OGRE
1.12.12
ObjectOriented Graphics Rendering Engine

Shadow mapping, an algorithm introduced by Lance Williams [12] and now prevalent in realtime and offline rendering, is based on a simple idea: First, a snapshot of the scene is taken from the viewpoint of the light. Then, when creating an image from the perspective of the camera, the light’s snapshot is used to determine visibility. Parts of the scene seen by both the light and the camera must be lit (by the light in question). Parts of the scene visible only to the camera must be shadowed. We do not care about parts of the scene seen only by the light.
In practice, the snapshot from the viewpoint of the light is stored as a floating point depth buffer. It is important to use a format that supports enough precision to avoid shadow acne (zfighting) on lit surfaces. In Ogre, we can specify the depth format to use; in the example code, we will choose the 32bit format.
Once shadow determination has occurred (whether a fragment is in shadow or not), Ogre provides two different ways to render the shadows into the final image. The modulative technique will uniformly darken regions of the image determined to be in shadow. This is a cheaper and less accurate lighting model. For instance, specular highlights in shadow will appear as darkened specular highlights. The other technique is additive light masking. This technique builds up contributions from each light in nonshadowed areas and adds them together to create the final image. The code in section Implementation will use additive light masking, but could just as easily be adapted for modulative shadows.
Mathematically, the process can be represented as follows: Let \(P_l\) and \(P_c\) be the projection matrices for the light and camera respectively.
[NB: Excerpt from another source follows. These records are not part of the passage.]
[src/rtl/mips_write_checker_sat_counter.sv]
`default_nettype none
// ============================================================================
// Module   : sat_counter
// Purpose  : Up counter with synchronous clear that sticks at all-ones.
// Revision : 1.0 - initial release
// ============================================================================
module sat_counter #(
  parameter int WIDTH = 16
) (
  input  logic             clk,
  input  logic             reset,   // asynchronous, active low
  input  logic             clear,
  input  logic             inc,
  output logic [WIDTH-1:0] count
);

  // Count up on inc, hold once saturated; clear wins over inc.
  always_ff @(posedge clk or negedge reset) begin
    if (!reset) begin
      count <= '0;
    end else if (clear) begin
      count <= '0;
    end else if (inc && (count != {WIDTH{1'b1}})) begin
      count <= count + WIDTH'(1);
    end
  end

endmodule : sat_counter
`default_nettype wire

[config.mk]
export PLATFORM = sky130hd
export DESIGN_NAME = sat_counter
export DESIGN_NICKNAME = d
export VERILOG_FILES = /design/src/rtl/mips_write_checker_sat_counter.sv
export SDC_FILE = /design/constraint.sdc
export NUM_CORES = 1
export LEC_CHECK = 0
export CORE_MARGIN = 3
export CORE_UTILIZATION = 44
export DETAILED_ROUTE_END_ITERATION = 12
export PLACE_DENSITY = 0.73
export SLEW_MARGIN = 20
export SYNTH_ARGS = -nofsm -noshare
export SYNTH_HDL_FRONTEND = slang
export SYNTH_SLANG_ARGS = --single-unit
[constraint.sdc]
create_clock -name clk -period 1.8 [get_ports clk]
set_input_delay 0.54 -clock clk [delete_from_list [all_inputs] [get_ports clk]]
set_output_delay 0.54 -clock clk [all_outputs]
set_load 0.05 [all_outputs]
==> flow_summary_export.csv <==
group,metric,value,unit
run_status,outcome,"finished clean",
power_and_ir_drop,vdd_drop_max,0.000503,V
sta,whs,0.561,ns
power_and_ir_drop,switching_power,0.183,mW
power_and_ir_drop,netSwitchingFraction,27.2,%
drt,first_pass_iters,4,
global_route,grt_start_max_net_pins,17,
yosys,synth_enable_flop_cells,0,
power_and_ir_drop,pwr-share-comb,15.1,%
die,die_y,52.3,um
power_and_ir_drop,total_power,0.673,mW
sta,finalHoldViolations,0,
drt,wl_per_cell,20.4,um
setup_path,ff2ff_setup_slack,0.009,ns
setup_path,worstSetupStartpointType,"flip-flop",
yosys,synth_area,942,sq um
final_layout,reg.largest.list,"count: 16 flops",
final_layout,top_register,"count",
global_route,grt-ovfl-total,0,
cts,clock_path_buffers,2,
power_and_ir_drop,p_clk_share,30.2,%
die,start_util,47.1,%
yosys,ys_warn_count,0,
global_route,grt_pass1_vias,1060,
drt,drc,0,
die,core,2000,sq um
placement,numPortBuffers,19,
setup_path,crit_required,2.03,ns
die,io_pins,20,
placement,pre_cts_ws,-0.338,ns
power_and_ir_drop,cellLeakagePower,0.687,nW
power_and_ir_drop,internal-power,0.490,mW
placement,gp_congestion,0.835,
sta,setup_ws,0.00890,ns
drt,drt_iter0_markers,39,
sta,max-slew-margin-rel,69.7,%
drt,viasPerCell,6.16,
cts,clock_latency,0.30,ns
cts,ctsHtreeMaxLevel,1,
yosys,async_reset_ff_share,100,%
yosys,synth.area.top_cells,"dfrtp_1 42%, a21oi_1 5.8%, o31ai_1 5.6%",
setup_path,r2r_end,"count[3]$_DFFE_PN0P_",
sta,min_period_over_period,99.5,%
drt,wl_met2,1870,um
setup_path,critPathArrivalTime,2.02,ns
setup_path,r2r-start,"count[8]$_DFFE_PN0P_",
yosys,yosys.area.top_type_share,42.5,%
yosys,ys_seq_elements,16,
final_layout,syn_to_final_growth,81.3,%
final_layout,fin_nets,156,
sta,worst_pin_slew,0.453,ns
sta,drv_slew,0,
placement,dpl.hpwl,2020,um
die,die_x,52.3,um
final_layout,largest_register_ffs,16,
global_route,grt_first_pass_wirelength,5180,um
setup_path,end_kind,"flip-flop",
flow_run,maxCapViolations,0,
yosys,yosysUniqueCellTypes,28,
sta,clock-skew-final,0.00395,ns
drt,dr_wl_met3,189,um
worst_hold_path,hp-class,"in2async",
setup_path,cp_max_fo,7,
power_and_ir_drop,power.density,394,nW/um^2
sta,finalCriticalPeriod,1.79,ns
drt,m1WireLength,1420,um
cts,cts-root-buf,"clkbuf_4",
cts,holdBufCountCts,0,
yosys,ys_seq_area_share,42.5,%
yosys,yosysMostFrequentCell,"dfrtp_1",
drt,dr.max_layer_used,"met4",
cts,path_clk_slew,0.10,ns
yosys,synth_common_cells,"16 x dfrtp_1, 11 x a21oi_1, 7 x o31ai_1, 6 x nand2_1, 6 x nand4_1",
yosys,syn-mean-instance-area,9.61,sq um
yosys,synth_area_leader_cell,"dfrtp_1",
die,dieArea,2730,sq um
setup_path,ff2ff_path_depth,5,
cts,cts_tree,"done",
global_route,grt_antenna_before_repair,0,
cts,cts.sinks,16,
drt,antenna_left,0,
yosys,ys.flop_type,"dfrtp_1",
final_layout,antenna_cells,0,
final_layout,drive_above_1_share,57.7,%
global_route,grt_use_total,26.3,%
drt,dr_total_vias,1085,
drt,drt_wl_total,3590,um
power_and_ir_drop,seq_power_share,54.7,%
sta,setup_viol,0,
cts,cts_buffers,3,
setup_path,critPathKind,"reg2reg",
yosys,synth_nets,103,
sta,max_freq,558,MHz
die,rows,16,
sta,fin_tns_setup,0,ns
yosys,netlist_instances,98,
Let \(M_l\) and \(M_c\) be the modelview matrices for the light and camera coordinate systems. Let \(\vec{x} = [x_1,x_2,x_3,1]^t\) be a point in object space, \(\vec{y} = [y_1,y_2,y_3,1]^t\) the screen space coordinates, and \(\vec{u} = [u_1,u_2,u_3,1]^t\) the shadow map coordinates.
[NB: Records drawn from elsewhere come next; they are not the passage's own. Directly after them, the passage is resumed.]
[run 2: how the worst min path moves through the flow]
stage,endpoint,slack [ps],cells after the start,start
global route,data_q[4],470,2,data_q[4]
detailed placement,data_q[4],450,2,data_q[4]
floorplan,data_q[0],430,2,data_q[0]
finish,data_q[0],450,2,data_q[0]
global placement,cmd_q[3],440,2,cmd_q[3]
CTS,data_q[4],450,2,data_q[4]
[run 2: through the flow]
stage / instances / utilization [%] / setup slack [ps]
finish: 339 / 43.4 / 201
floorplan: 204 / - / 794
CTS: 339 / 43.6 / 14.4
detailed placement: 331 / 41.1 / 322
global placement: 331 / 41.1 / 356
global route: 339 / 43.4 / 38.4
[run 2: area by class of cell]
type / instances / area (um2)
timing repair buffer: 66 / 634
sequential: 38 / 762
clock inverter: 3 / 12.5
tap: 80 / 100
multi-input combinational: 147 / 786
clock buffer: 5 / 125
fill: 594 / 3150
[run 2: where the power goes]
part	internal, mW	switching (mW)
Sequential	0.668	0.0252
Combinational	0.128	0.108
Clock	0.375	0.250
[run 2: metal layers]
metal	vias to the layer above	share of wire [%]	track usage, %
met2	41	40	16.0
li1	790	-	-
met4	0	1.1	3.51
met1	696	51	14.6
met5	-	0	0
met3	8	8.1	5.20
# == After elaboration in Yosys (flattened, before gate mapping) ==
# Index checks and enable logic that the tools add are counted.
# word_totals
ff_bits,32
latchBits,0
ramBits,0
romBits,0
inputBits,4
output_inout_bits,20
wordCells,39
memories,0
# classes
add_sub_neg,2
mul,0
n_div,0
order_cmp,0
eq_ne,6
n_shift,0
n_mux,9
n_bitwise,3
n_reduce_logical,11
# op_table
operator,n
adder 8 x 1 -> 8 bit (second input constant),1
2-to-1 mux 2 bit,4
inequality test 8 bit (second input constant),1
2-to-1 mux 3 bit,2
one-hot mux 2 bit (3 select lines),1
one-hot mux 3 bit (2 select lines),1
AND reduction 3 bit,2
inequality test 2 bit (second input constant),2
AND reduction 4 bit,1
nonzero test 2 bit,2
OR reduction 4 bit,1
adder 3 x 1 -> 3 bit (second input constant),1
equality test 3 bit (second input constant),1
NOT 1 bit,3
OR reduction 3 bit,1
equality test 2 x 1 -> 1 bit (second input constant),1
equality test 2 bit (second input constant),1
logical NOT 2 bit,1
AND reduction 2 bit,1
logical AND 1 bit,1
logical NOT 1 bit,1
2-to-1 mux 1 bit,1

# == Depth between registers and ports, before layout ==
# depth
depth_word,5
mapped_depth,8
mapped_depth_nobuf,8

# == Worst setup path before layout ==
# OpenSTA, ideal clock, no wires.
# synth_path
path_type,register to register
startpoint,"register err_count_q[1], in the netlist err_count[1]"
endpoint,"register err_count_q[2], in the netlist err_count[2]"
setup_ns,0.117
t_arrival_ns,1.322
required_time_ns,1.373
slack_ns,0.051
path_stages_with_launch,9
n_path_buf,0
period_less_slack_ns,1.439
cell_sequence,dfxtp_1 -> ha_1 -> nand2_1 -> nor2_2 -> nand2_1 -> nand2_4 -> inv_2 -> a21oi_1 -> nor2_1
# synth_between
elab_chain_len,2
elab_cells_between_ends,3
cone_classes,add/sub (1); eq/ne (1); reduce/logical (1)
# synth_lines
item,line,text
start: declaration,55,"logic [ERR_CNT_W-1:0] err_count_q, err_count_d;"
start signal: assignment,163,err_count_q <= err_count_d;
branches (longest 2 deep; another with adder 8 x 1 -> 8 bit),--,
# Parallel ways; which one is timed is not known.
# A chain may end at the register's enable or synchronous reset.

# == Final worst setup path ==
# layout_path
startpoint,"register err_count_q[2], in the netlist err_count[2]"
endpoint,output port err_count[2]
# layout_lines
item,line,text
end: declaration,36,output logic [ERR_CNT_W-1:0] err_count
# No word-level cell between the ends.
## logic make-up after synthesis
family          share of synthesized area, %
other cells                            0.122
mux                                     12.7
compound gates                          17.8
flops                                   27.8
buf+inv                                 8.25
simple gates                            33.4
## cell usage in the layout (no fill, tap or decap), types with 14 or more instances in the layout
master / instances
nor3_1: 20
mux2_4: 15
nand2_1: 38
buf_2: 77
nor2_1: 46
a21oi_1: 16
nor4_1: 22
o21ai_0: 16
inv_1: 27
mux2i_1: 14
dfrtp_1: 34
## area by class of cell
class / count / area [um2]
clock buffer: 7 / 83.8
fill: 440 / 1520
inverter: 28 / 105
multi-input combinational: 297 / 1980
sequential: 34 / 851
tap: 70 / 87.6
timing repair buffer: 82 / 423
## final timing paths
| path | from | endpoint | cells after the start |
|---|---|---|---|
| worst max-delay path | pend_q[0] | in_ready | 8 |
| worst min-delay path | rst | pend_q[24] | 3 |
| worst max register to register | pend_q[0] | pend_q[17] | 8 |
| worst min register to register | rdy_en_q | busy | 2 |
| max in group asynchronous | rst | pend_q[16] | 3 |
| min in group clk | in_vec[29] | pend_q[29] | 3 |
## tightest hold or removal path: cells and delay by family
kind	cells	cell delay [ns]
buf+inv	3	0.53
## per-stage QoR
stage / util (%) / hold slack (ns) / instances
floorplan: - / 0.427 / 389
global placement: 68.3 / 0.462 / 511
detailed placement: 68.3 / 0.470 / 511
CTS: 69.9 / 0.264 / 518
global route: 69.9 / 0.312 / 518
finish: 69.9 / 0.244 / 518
$ cat src/rtl/spi_rx_deser.sv
// spi_rx_deser: oversampled SPI slave receive deserialiser, run-time SPI mode, valid/ready word output
// Define SPI_RX_SYNC_EN to add 2-flop synchronisers on sclk, cs_n and mosi.
module spi_rx_deser #(
  parameter int DATA_W     = 8,
  parameter int LSB_FIRST  = 0,
  parameter int MULTI_WORD = 1,
  parameter int CNT_W      = $clog2(DATA_W + 1)
) (
  input  logic              clk_in,
  input  logic              reset,
  input  logic              sclk,
  input  logic              cs_n,
  input  logic              mosi,
  input  logic              cpol,
  input  logic              cpha,
  output logic [DATA_W-1:0] rx_data,
  output logic              rx_valid,
  input  logic              rx_ready,
  output logic              busy,
  output logic [CNT_W-1:0]  bit_cnt,
  output logic              frame_err,
  output logic              overrun_err,
  input  logic              err_clr
);
  typedef enum logic [2:0] {IDLE, WAIT_CS, SHIFT, DONE, OVF_CHK, ERROR} state_t;
  state_t r_state, w_next;
  logic w_sclk, w_cs_n, w_mosi;
`ifdef SPI_RX_SYNC_EN
  logic [1:0] r_sclk_sync, r_cs_sync, r_mosi_sync;
  always_ff @(posedge clk_in) begin
    r_sclk_sync <= {r_sclk_sync[0], sclk};
    r_cs_sync   <= {r_cs_sync[0], cs_n};
    r_mosi_sync <= {r_mosi_sync[0], mosi};
  end
  assign w_sclk = r_sclk_sync[1];
  assign w_cs_n = r_cs_sync[1];
  assign w_mosi = r_mosi_sync[1];
`else
  assign w_sclk = sclk;
  assign w_cs_n = cs_n;
  assign w_mosi = mosi;
`endif
  logic r_sclk_cur, r_sclk_prev, r_cpol, r_cpha;
  logic [DATA_W-1:0] r_shift;
  logic w_edge, w_shift, w_ferr, w_load, w_ovr;
  // modes 1 and 2 sample on the falling edge, modes 0 and 3 on the rising edge
  assign w_edge = (r_cpol ^ r_cpha) ? (~r_sclk_cur & r_sclk_prev) : (r_sclk_cur & ~r_sclk_prev);
  assign w_load = (r_state == DONE) & (~rx_valid | rx_ready);
  assign w_ovr  = (r_state == DONE) & rx_valid & ~rx_ready;
  assign busy   = (r_state == SHIFT) | (r_state == DONE);
  always_comb begin
    w_next  = r_state;
    w_shift = 1'b0;
    w_ferr  = 1'b0;
    case (r_state)
      IDLE:    w_next = WAIT_CS;
      WAIT_CS: w_next = w_cs_n ? WAIT_CS : SHIFT;
      SHIFT: begin
        if (w_cs_n) begin
          w_next = (bit_cnt == '0) ? IDLE : ERROR;
          w_ferr = (bit_cnt != '0);
        end else if (w_edge) begin
          w_shift = 1'b1;
          w_next  = (bit_cnt == CNT_W'(DATA_W - 1)) ? DONE : SHIFT;
        end
      end
      DONE:    w_next = w_cs_n ? IDLE : ((MULTI_WORD != 0) ? SHIFT : OVF_CHK);
      OVF_CHK: begin
        w_next = w_cs_n ? IDLE : (w_edge ? ERROR : OVF_CHK);
        w_ferr = ~w_cs_n & w_edge;
      end
      ERROR:   w_next = w_cs_n ? IDLE : ERROR;
      default: w_next = IDLE;
    endcase
  end
  always_ff @(posedge clk_in) begin
    if (reset) r_state <= IDLE;
    else r_state <= w_next;
  end
  always_ff @(posedge clk_in) begin
    if (reset) begin
      r_sclk_cur  <= w_sclk;
      r_sclk_prev <= w_sclk;
      r_cpol      <= 1'b0;
      r_cpha      <= 1'b0;
      r_shift     <= '0;
      bit_cnt     <= '0;
      rx_data     <= '0;
      rx_valid    <= 1'b0;
      frame_err   <= 1'b0;
      overrun_err <= 1'b0;
    end else begin
      r_sclk_cur  <= w_sclk;
      r_sclk_prev <= r_sclk_cur;
      if (r_state == IDLE) begin
        r_shift <= '0;
        bit_cnt <= '0;
        r_cpol  <= cpol;
        r_cpha  <= cpha;
      end else if (w_shift) begin
        r_shift <= (LSB_FIRST != 0) ? {w_mosi, r_shift[DATA_W-1:1]} : {r_shift[DATA_W-2:0], w_mosi};
        bit_cnt <= bit_cnt + CNT_W'(1);
      end else if (r_state == DONE) begin
        bit_cnt <= '0;
      end
      if (w_load) rx_data <= r_shift;
      rx_valid    <= w_load | (rx_valid & ~rx_ready);
      frame_err   <= w_ferr | (frame_err & ~err_clr);
      overrun_err <= w_ovr | (overrun_err & ~err_clr);
    end
  end
endmodule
\[ \begin{aligned} \left[ \begin{array}{c} u_1 w_l \\ u_2 w_l \\ u_3 w_l \\ w_l \end{array} \right] = P_l M_l \left[ \begin{array}{c} x_1 \\ x_2 \\ x_3 \\ 1 \end{array} \right]\end{aligned} \]
\[\begin{aligned} \left[ \begin{array}{c} y_1 w_c \\ y_2 w_c \\ y_3 w_c \\ w_c \end{array} \right] = P_c M_c \left[ \begin{array}{c} x_1 \\ x_2 \\ x_3 \\ 1 \end{array} \right]\end{aligned}\]
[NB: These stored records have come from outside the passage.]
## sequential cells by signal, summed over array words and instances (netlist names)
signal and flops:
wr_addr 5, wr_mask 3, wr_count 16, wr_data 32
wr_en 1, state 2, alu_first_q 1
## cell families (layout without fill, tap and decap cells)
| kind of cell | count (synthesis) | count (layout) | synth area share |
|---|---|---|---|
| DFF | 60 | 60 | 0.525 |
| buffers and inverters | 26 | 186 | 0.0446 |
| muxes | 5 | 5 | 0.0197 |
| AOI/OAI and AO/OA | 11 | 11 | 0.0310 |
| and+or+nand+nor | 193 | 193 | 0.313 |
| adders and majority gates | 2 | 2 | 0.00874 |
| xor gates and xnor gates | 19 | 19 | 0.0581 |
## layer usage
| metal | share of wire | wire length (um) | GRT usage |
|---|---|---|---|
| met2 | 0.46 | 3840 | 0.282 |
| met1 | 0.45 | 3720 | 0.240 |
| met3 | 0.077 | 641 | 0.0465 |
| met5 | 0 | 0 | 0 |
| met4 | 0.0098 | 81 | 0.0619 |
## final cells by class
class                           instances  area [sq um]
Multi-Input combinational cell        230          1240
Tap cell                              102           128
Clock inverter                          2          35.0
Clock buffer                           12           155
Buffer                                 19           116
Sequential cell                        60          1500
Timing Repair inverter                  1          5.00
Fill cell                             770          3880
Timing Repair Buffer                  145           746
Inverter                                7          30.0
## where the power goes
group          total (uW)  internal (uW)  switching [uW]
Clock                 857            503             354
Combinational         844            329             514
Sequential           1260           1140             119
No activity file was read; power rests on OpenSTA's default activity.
===== src/rtl/pipe_hazard_unit_pkg.sv =====
// pipe_hazard_unit_pkg: forwarding-select encodings and hazard FSM state codes.
package pipe_hazard_unit_pkg;
  localparam logic [1:0] FWD_RF  = 2'b00;
  localparam logic [1:0] FWD_WB  = 2'b01;
  localparam logic [1:0] FWD_MEM = 2'b10;
  typedef enum logic [1:0] {HZ_IDLE, HZ_MDU_BUSY, HZ_MEM_WAIT} hz_state_t;
endpackage


===== src/rtl/pipe_hazard_unit_fwd_match.sv =====
// pipe_hazard_unit_fwd_match: one EX source vs MEM/WB destinations -> 2-bit forward select.
module pipe_hazard_unit_fwd_match
  import pipe_hazard_unit_pkg::*;
#(
  parameter int REG_AW = 5
) (
  input  logic [REG_AW-1:0] i_rs,
  input  logic              i_mem_valid,
  input  logic [REG_AW-1:0] i_mem_rd,
  input  logic              i_mem_regwrite,
  input  logic              i_wb_valid,
  input  logic [REG_AW-1:0] i_wb_rd,
  input  logic              i_wb_regwrite,
  output logic [1:0]        o_sel
);
  logic w_mem_hit, w_wb_hit;
  assign w_mem_hit = i_mem_valid & i_mem_regwrite & (i_mem_rd != '0) & (i_mem_rd == i_rs);
  assign w_wb_hit  = i_wb_valid & i_wb_regwrite & (i_wb_rd != '0) & (i_wb_rd == i_rs);
  assign o_sel     = w_mem_hit ? FWD_MEM : w_wb_hit ? FWD_WB : FWD_RF;
endmodule


===== src/rtl/pipe_hazard_unit.sv =====
// pipe_hazard_unit: stall/flush/forward control for the 5-stage core.
// Define PERF_CNT_EN to build the stall/flush performance counters.
module pipe_hazard_unit
  import pipe_hazard_unit_pkg::*;
#(
  parameter int REG_AW      = 5,
  parameter int NUM_SRC     = 2,
  parameter int MDU_LAT     = 8,
  parameter int MEM_TIMEOUT = 255
) (
  input  logic                      i_clk,
  input  logic                      i_rst_n,
  input  logic [NUM_SRC*REG_AW-1:0] i_id_rs,
  input  logic [NUM_SRC-1:0]        i_id_rs_used,
  input  logic [NUM_SRC*REG_AW-1:0] i_ex_rs,
  input  logic                      i_ex_valid,
  input  logic [REG_AW-1:0]         i_ex_rd,
  input  logic                      i_ex_regwrite,
  input  logic                      i_ex_memread,
  input  logic                      i_ex_is_mdu,
  input  logic                      i_mem_valid,
  input  logic [REG_AW-1:0]         i_mem_rd,
  input  logic                      i_mem_regwrite,
  input  logic                      i_wb_valid,
  input  logic [REG_AW-1:0]         i_wb_rd,
  input  logic                      i_wb_regwrite,
  input  logic                      i_br_taken,
  input  logic                      i_dmem_req,
  input  logic                      i_dmem_ready,
  output logic                      o_pc_we,
  output logic                      o_if_id_we,
  output logic                      o_id_ex_we,
  output logic                      o_ex_mem_we,
  output logic                      o_mem_wb_we,
  output logic                      o_if_id_flush,
  output logic                      o_id_ex_flush,
  output logic                      o_ex_mem_flush,
  output logic                      o_mem_wb_flush,
  output logic [2*NUM_SRC-1:0]      o_fwd_sel,
  output logic                      o_mdu_busy,
  output logic                      o_mem_err,
  output logic [31:0]               o_perf_stall,
  output logic [31:0]               o_perf_flush
);
  localparam int MCW = (MDU_LAT > 2) ? $clog2(MDU_LAT) : 1;
  localparam int WCW = $clog2(MEM_TIMEOUT + 1);
  localparam logic [MCW-1:0] MDU_INIT = MCW'((MDU_LAT > 1) ? MDU_LAT - 2 : 0);
  localparam logic [WCW-1:0] WAIT_MAX = WCW'(MEM_TIMEOUT);
  hz_state_t      r_state, w_state_nxt;
  logic [MCW-1:0] r_mdu_cnt, w_mdu_cnt_nxt;
  logic [WCW-1:0] r_wait_cnt, w_wait_cnt_nxt;
  logic           r_mem_err;
  logic [NUM_SRC-1:0] w_lu_hit;
  logic w_mem_stall, w_mdu_start, w_mdu_busy_st, w_mdu_hold, w_mdu_act;
  logic w_load_use, w_branch, w_lu;
  for (genvar g = 0; g < NUM_SRC; g++) begin : g_src
    assign w_lu_hit[g] = i_id_rs_used[g] & (i_id_rs[g*REG_AW +: REG_AW] == i_ex_rd);
    pipe_hazard_unit_fwd_match #(.REG_AW(REG_AW)) u_fwd (
      .i_rs           (i_ex_rs[g*REG_AW +: REG_AW]),
      .i_mem_valid    (i_mem_valid),
      .i_mem_rd       (i_mem_rd),
      .i_mem_regwrite (i_mem_regwrite),
      .i_wb_valid     (i_wb_valid),
      .i_wb_rd        (i_wb_rd),
      .i_wb_regwrite  (i_wb_regwrite),
      .o_sel          (o_fwd_sel[2*g +: 2])
    );
  end
  // Priority: memory wait, then MDU occupancy, then branch, then load-use.
  assign w_mem_stall   = i_dmem_req & ~i_dmem_ready;
  assign w_mdu_busy_st = (r_state == HZ_MDU_BUSY);
  assign w_mdu_start   = ~w_mdu_busy_st & ~w_mem_stall & i_ex_valid & i_ex_is_mdu & (MDU_LAT > 1);
  assign w_mdu_hold    = w_mdu_busy_st & (r_mdu_cnt != '0);
  assign w_mdu_act     = w_mdu_start | w_mdu_hold;
  assign w_load_use    = i_ex_valid & i_ex_memread & i_ex_regwrite & (i_ex_rd != '0) & (|w_lu_hit);
  assign w_branch      = i_br_taken & ~w_mem_stall & ~w_mdu_act;
  assign w_lu          = w_load_use & ~w_mem_stall & ~w_mdu_act & ~i_br_taken;
  // Reset forces every stage open and no bubbles, independent of state.
  assign o_pc_we        = ~i_rst_n | ~(w_mem_stall | w_mdu_act | w_lu);
  assign o_if_id_we     = ~i_rst_n | ~(w_mem_stall | w_mdu_act | w_lu);
  assign o_id_ex_we     = ~i_rst_n | ~(w_mem_stall | w_mdu_act);
  assign o_ex_mem_we    = ~i_rst_n | ~w_mem_stall;
  assign o_mem_wb_we    = 1'b1;
  assign o_if_id_flush  = i_rst_n & w_branch;
  assign o_id_ex_flush  = i_rst_n & (w_branch | w_lu);
  assign o_ex_mem_flush = i_rst_n & ~w_mem_stall & w_mdu_act;
  assign o_mem_wb_flush = i_rst_n & w_mem_stall;
  assign o_mdu_busy     = i_rst_n & (w_mdu_start | w_mdu_busy_st);
  assign o_mem_err      = r_mem_err;
  always_comb begin
    w_state_nxt    = r_state;
    w_mdu_cnt_nxt  = r_mdu_cnt;
    w_wait_cnt_nxt = ~w_mem_stall ? '0 : (r_wait_cnt == WAIT_MAX) ? r_wait_cnt : r_wait_cnt + 1'b1;
    if (w_mdu_busy_st) begin
      w_mdu_cnt_nxt = (r_mdu_cnt != '0) ? r_mdu_cnt - 1'b1 : r_mdu_cnt;
      w_state_nxt   = (r_mdu_cnt == '0 && !w_mem_stall) ? HZ_IDLE : HZ_MDU_BUSY;
    end else if (w_mem_stall) begin
      w_state_nxt = HZ_MEM_WAIT;
    end else if (w_mdu_start) begin
      w_state_nxt   = HZ_MDU_BUSY;
      w_mdu_cnt_nxt = MDU_INIT;
    end else begin
      w_state_nxt = HZ_IDLE;
    end
  end
  always_ff @(posedge i_clk or negedge i_rst_n) begin
    if (!i_rst_n) begin
      r_state    <= HZ_IDLE;
      r_mdu_cnt  <= '0;
      r_wait_cnt <= '0;
      r_mem_err  <= 1'b0;
    end else begin
      r_state    <= w_state_nxt;
      r_mdu_cnt  <= w_mdu_cnt_nxt;
      r_wait_cnt <= w_wait_cnt_nxt;
      r_mem_err  <= r_mem_err | (w_mem_stall & (w_wait_cnt_nxt == WAIT_MAX));
    end
  end
`ifdef PERF_CNT_EN
  logic [31:0] r_perf_stall, r_perf_flush;
  always_ff @(posedge i_clk or negedge i_rst_n) begin
    if (!i_rst_n) begin
      r_perf_stall <= '0;
      r_perf_flush <= '0;
    end else begin
      r_perf_stall <= r_perf_stall + {31'd0, ~o_pc_we};
      r_perf_flush <= r_perf_flush + {31'd0, w_branch};
    end
  end
  assign o_perf_stall = r_perf_stall;
  assign o_perf_flush = r_perf_flush;
`else
  assign o_perf_stall = '0;
  assign o_perf_flush = '0;
`endif
endmodule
These equations can be written more concisely as: \(\vec{u}w_l = P_l M_l \vec{x}\) and \(\vec{y} w_c = P_c M_c \vec{x}\). Division of \(\vec{u}w_l\) and \(\vec{y}w_c\) by their respective homogeneous coordinates yields the Euclidean representations \(\vec{u}\) and \(\vec{y}\).
Note that while \(P_c\) and \(M_c\) are completely determined by the camera image we want to produce, we have some ambiguity in the \(P_l\) and \(M_l\) chosen for shadow mapping. The degrees of freedom here are later exploited to combat the aliasing issue.
Shadow map sample must use one float to represent a range of possible depth values. A depth sample is chosen in the middle. Any camera image point in between the two camera rays will see the geometry, and depending on distance from light will report differently on shadowed versus lit. However, every such point should be lit.
Due to the finite precision of floating point representations and inherent inability of one number to represent a range of values, it is often necessary to add a little bias to the depth values stored in a shadow map. One does not simply store the \(u_3\) value. Figure [fig:bias] illustrates the issue. Here we have used blue dots on the light’s image plane to represent boundaries between shadow “texels.” The interval in between the dots then represents a shadow map sample for which a single depth value (float) is stored. For the sample whose boundary rays are shown, the red dot’s depth is saved. However, note that from the camera’s perspective, any (camera) image point in between the two drawn camera rays will hit the scene geometry within the shadow map sample’s interval. Hence, the same shadow map sample depth will be used to determine visibility for all such camera pixels. Camera pixels whose rays fall to the right of the red dot will be marked as shadowed, while pixels whose rays fall to the left of the red dot will be marked as lit. This is not the right behavior because clearly all the pixels should be marked as lit. As we can see, a depth bias is needed. By pushing the shadow map sample’s depth farther (to the 2nd red dot), we can achieve correct shadow determination.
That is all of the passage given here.